Aim of the task
Scan the records beneath this line for the line holding "(.a(t_n2), .b(LOW_BOUND[2]), .c(lc[2]), .y(lc[3]));" and the line holding "-sink_clustering_size 30 -sink_clustering_max_diameter", then transcribe exactly those two and all lines between.

(Source data)
- - -

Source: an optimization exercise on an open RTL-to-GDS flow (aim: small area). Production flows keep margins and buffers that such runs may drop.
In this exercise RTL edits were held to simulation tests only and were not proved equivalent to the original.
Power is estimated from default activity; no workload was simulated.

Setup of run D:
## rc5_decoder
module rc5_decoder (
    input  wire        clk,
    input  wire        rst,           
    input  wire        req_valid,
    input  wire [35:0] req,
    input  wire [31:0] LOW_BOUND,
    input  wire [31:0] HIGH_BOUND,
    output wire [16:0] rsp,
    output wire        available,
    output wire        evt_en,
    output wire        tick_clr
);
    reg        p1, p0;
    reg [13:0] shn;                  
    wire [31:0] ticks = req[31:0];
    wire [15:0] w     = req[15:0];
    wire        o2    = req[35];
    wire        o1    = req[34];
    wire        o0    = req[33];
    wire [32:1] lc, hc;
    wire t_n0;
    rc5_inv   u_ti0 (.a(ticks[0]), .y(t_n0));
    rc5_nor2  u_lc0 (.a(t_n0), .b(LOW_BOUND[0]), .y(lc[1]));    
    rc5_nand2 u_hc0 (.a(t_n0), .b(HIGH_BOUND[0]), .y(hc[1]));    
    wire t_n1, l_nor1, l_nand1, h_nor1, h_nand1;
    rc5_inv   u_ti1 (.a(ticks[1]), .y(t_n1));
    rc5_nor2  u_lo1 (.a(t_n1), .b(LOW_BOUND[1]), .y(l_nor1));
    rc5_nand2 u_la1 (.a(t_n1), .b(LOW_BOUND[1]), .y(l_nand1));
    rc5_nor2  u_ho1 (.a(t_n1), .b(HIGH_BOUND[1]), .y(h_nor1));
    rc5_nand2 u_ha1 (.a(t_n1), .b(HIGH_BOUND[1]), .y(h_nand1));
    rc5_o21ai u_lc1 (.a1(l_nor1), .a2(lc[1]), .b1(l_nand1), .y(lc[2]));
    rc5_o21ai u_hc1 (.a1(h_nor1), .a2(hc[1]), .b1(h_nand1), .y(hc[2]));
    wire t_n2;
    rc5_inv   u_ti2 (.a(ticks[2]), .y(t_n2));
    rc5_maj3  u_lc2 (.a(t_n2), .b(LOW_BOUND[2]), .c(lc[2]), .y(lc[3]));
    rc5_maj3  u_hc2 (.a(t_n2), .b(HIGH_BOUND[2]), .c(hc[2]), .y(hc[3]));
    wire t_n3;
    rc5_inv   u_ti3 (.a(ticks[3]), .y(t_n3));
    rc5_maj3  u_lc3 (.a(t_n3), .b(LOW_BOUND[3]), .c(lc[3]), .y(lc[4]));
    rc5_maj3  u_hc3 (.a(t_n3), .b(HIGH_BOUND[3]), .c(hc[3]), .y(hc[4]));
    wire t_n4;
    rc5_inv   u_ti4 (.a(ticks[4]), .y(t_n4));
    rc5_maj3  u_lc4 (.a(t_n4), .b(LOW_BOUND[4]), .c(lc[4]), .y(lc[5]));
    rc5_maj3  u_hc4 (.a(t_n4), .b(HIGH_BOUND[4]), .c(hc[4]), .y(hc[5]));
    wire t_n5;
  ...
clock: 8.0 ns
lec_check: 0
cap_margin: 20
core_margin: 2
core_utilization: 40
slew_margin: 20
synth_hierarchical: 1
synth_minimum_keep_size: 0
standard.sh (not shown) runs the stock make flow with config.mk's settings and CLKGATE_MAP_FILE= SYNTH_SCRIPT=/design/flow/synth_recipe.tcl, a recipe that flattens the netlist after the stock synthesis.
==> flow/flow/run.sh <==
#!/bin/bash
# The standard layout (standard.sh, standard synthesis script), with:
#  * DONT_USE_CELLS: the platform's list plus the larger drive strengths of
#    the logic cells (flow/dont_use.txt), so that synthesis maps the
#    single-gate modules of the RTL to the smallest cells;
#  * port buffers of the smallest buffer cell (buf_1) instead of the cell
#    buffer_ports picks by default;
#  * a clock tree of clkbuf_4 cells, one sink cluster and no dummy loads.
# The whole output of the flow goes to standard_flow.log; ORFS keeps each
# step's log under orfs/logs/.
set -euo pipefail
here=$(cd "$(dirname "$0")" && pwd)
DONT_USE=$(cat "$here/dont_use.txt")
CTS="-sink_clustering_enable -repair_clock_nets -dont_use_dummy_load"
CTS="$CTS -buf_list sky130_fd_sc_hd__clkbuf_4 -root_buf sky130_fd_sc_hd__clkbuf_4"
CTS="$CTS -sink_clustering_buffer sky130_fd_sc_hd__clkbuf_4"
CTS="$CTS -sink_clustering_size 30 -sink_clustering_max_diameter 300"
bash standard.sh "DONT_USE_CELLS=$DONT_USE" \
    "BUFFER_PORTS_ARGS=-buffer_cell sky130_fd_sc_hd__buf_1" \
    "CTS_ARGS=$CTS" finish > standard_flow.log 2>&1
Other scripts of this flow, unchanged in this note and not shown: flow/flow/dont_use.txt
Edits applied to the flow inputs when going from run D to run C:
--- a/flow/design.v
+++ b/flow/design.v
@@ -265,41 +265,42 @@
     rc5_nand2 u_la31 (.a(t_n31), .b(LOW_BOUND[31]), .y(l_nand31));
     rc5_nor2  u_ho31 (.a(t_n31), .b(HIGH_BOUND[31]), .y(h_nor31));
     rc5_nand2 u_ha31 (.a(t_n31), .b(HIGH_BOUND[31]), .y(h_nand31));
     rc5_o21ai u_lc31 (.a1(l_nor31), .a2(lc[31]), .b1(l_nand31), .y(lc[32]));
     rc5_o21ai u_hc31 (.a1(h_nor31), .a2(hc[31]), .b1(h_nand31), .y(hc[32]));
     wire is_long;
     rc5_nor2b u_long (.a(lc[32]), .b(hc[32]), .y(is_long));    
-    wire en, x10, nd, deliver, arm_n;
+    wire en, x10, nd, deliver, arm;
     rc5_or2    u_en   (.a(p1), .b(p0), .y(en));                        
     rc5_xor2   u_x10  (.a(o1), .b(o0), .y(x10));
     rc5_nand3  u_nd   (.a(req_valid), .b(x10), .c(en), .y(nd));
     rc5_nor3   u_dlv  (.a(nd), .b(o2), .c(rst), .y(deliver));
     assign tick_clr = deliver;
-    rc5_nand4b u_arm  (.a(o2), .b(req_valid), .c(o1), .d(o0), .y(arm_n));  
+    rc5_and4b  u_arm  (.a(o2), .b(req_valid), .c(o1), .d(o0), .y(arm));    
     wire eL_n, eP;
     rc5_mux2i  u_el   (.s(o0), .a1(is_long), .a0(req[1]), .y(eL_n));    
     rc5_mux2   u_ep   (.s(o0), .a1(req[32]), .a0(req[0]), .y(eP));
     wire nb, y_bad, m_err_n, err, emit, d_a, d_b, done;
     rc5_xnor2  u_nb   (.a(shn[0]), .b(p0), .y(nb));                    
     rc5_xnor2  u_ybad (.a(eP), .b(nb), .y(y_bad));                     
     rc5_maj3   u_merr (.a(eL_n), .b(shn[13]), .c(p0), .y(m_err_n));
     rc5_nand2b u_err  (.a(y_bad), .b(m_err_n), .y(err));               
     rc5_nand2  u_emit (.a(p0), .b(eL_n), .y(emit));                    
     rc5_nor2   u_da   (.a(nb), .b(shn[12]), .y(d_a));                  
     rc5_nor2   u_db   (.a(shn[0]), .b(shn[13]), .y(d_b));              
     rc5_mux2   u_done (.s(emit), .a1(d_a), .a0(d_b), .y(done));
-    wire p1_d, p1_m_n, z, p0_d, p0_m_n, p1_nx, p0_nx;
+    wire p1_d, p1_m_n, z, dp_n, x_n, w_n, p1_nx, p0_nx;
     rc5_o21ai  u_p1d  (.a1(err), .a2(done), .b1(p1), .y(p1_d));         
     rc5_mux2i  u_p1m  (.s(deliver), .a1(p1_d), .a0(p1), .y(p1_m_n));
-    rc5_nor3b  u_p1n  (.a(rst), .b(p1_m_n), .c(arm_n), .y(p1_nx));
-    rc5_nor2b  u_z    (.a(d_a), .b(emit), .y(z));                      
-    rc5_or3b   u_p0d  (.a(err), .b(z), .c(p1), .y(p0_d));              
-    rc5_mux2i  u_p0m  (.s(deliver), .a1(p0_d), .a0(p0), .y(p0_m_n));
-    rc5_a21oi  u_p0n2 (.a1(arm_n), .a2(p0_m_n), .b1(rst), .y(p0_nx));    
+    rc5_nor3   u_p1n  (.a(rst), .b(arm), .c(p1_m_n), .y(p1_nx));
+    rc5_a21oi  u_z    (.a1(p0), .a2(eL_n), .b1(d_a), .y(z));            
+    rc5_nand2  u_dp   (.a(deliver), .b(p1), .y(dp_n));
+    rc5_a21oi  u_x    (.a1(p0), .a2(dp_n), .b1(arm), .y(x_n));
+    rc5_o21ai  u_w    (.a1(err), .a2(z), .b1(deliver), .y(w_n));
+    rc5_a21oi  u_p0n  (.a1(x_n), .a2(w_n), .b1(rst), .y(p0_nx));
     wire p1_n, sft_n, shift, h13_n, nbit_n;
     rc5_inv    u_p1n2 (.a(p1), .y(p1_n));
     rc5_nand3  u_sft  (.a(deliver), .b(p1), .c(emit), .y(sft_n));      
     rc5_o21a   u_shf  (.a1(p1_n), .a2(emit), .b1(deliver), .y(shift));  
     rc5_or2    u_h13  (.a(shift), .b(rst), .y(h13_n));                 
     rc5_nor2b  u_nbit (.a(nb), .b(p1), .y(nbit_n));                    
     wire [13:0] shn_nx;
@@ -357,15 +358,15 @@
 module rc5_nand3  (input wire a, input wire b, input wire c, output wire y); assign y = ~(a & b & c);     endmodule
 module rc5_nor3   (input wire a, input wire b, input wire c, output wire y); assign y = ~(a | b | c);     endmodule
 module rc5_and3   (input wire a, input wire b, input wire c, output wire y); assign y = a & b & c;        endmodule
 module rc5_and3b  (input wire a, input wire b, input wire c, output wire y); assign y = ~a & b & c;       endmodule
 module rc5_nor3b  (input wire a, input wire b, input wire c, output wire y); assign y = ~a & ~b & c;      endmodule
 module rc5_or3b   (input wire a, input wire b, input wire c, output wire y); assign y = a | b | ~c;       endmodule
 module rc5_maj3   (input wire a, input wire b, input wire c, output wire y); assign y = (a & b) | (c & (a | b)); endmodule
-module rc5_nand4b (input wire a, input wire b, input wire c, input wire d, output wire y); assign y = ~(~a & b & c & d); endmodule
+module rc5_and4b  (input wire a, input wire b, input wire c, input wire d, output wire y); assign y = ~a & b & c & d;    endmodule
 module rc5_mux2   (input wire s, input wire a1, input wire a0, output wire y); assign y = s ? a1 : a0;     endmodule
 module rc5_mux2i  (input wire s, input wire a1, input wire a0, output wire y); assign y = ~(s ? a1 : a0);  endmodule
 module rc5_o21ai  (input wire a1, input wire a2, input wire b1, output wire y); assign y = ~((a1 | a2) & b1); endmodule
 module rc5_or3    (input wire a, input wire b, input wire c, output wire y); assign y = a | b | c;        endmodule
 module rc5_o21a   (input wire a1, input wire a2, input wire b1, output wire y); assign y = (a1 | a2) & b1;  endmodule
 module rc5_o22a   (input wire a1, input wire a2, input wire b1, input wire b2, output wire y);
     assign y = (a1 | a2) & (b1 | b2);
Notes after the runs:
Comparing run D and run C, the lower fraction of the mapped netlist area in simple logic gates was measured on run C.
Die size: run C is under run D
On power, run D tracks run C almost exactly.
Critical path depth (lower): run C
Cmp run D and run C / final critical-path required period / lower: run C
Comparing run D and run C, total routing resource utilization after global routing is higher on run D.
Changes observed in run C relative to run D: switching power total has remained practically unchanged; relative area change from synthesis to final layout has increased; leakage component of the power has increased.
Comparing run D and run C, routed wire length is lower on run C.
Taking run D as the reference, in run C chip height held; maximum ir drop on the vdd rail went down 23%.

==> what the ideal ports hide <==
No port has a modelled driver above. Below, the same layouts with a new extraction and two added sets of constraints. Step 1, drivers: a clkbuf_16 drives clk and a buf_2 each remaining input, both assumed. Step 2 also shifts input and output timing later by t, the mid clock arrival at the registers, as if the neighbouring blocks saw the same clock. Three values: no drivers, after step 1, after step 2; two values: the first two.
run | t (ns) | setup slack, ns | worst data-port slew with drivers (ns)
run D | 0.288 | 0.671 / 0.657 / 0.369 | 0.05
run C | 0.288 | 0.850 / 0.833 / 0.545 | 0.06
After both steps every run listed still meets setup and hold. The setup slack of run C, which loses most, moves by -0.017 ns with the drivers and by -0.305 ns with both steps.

- - -

Response
    rc5_maj3  u_lc2 (.a(t_n2), .b(LOW_BOUND[2]), .c(lc[2]), .y(lc[3]));
    rc5_maj3  u_hc2 (.a(t_n2), .b(HIGH_BOUND[2]), .c(hc[2]), .y(hc[3]));
    wire t_n3;
    rc5_inv   u_ti3 (.a(ticks[3]), .y(t_n3));
    rc5_maj3  u_lc3 (.a(t_n3), .b(LOW_BOUND[3]), .c(lc[3]), .y(lc[4]));
    rc5_maj3  u_hc3 (.a(t_n3), .b(HIGH_BOUND[3]), .c(hc[3]), .y(hc[4]));
    wire t_n4;
    rc5_inv   u_ti4 (.a(ticks[4]), .y(t_n4));
    rc5_maj3  u_lc4 (.a(t_n4), .b(LOW_BOUND[4]), .c(lc[4]), .y(lc[5]));
    rc5_maj3  u_hc4 (.a(t_n4), .b(HIGH_BOUND[4]), .c(hc[4]), .y(hc[5]));
    wire t_n5;
  ...
clock: 8.0 ns
lec_check: 0
cap_margin: 20
core_margin: 2
core_utilization: 40
slew_margin: 20
synth_hierarchical: 1
synth_minimum_keep_size: 0
standard.sh (not shown) runs the stock make flow with config.mk's settings and CLKGATE_MAP_FILE= SYNTH_SCRIPT=/design/flow/synth_recipe.tcl, a recipe that flattens the netlist after the stock synthesis.
==> flow/flow/run.sh <==
#!/bin/bash
# The standard layout (standard.sh, standard synthesis script), with:
#  * DONT_USE_CELLS: the platform's list plus the larger drive strengths of
#    the logic cells (flow/dont_use.txt), so that synthesis maps the
#    single-gate modules of the RTL to the smallest cells;
#  * port buffers of the smallest buffer cell (buf_1) instead of the cell
#    buffer_ports picks by default;
#  * a clock tree of clkbuf_4 cells, one sink cluster and no dummy loads.
# The whole output of the flow goes to standard_flow.log; ORFS keeps each
# step's log under orfs/logs/.
set -euo pipefail
here=$(cd "$(dirname "$0")" && pwd)
DONT_USE=$(cat "$here/dont_use.txt")
CTS="-sink_clustering_enable -repair_clock_nets -dont_use_dummy_load"
CTS="$CTS -buf_list sky130_fd_sc_hd__clkbuf_4 -root_buf sky130_fd_sc_hd__clkbuf_4"
CTS="$CTS -sink_clustering_buffer sky130_fd_sc_hd__clkbuf_4"
CTS="$CTS -sink_clustering_size 30 -sink_clustering_max_diameter 300"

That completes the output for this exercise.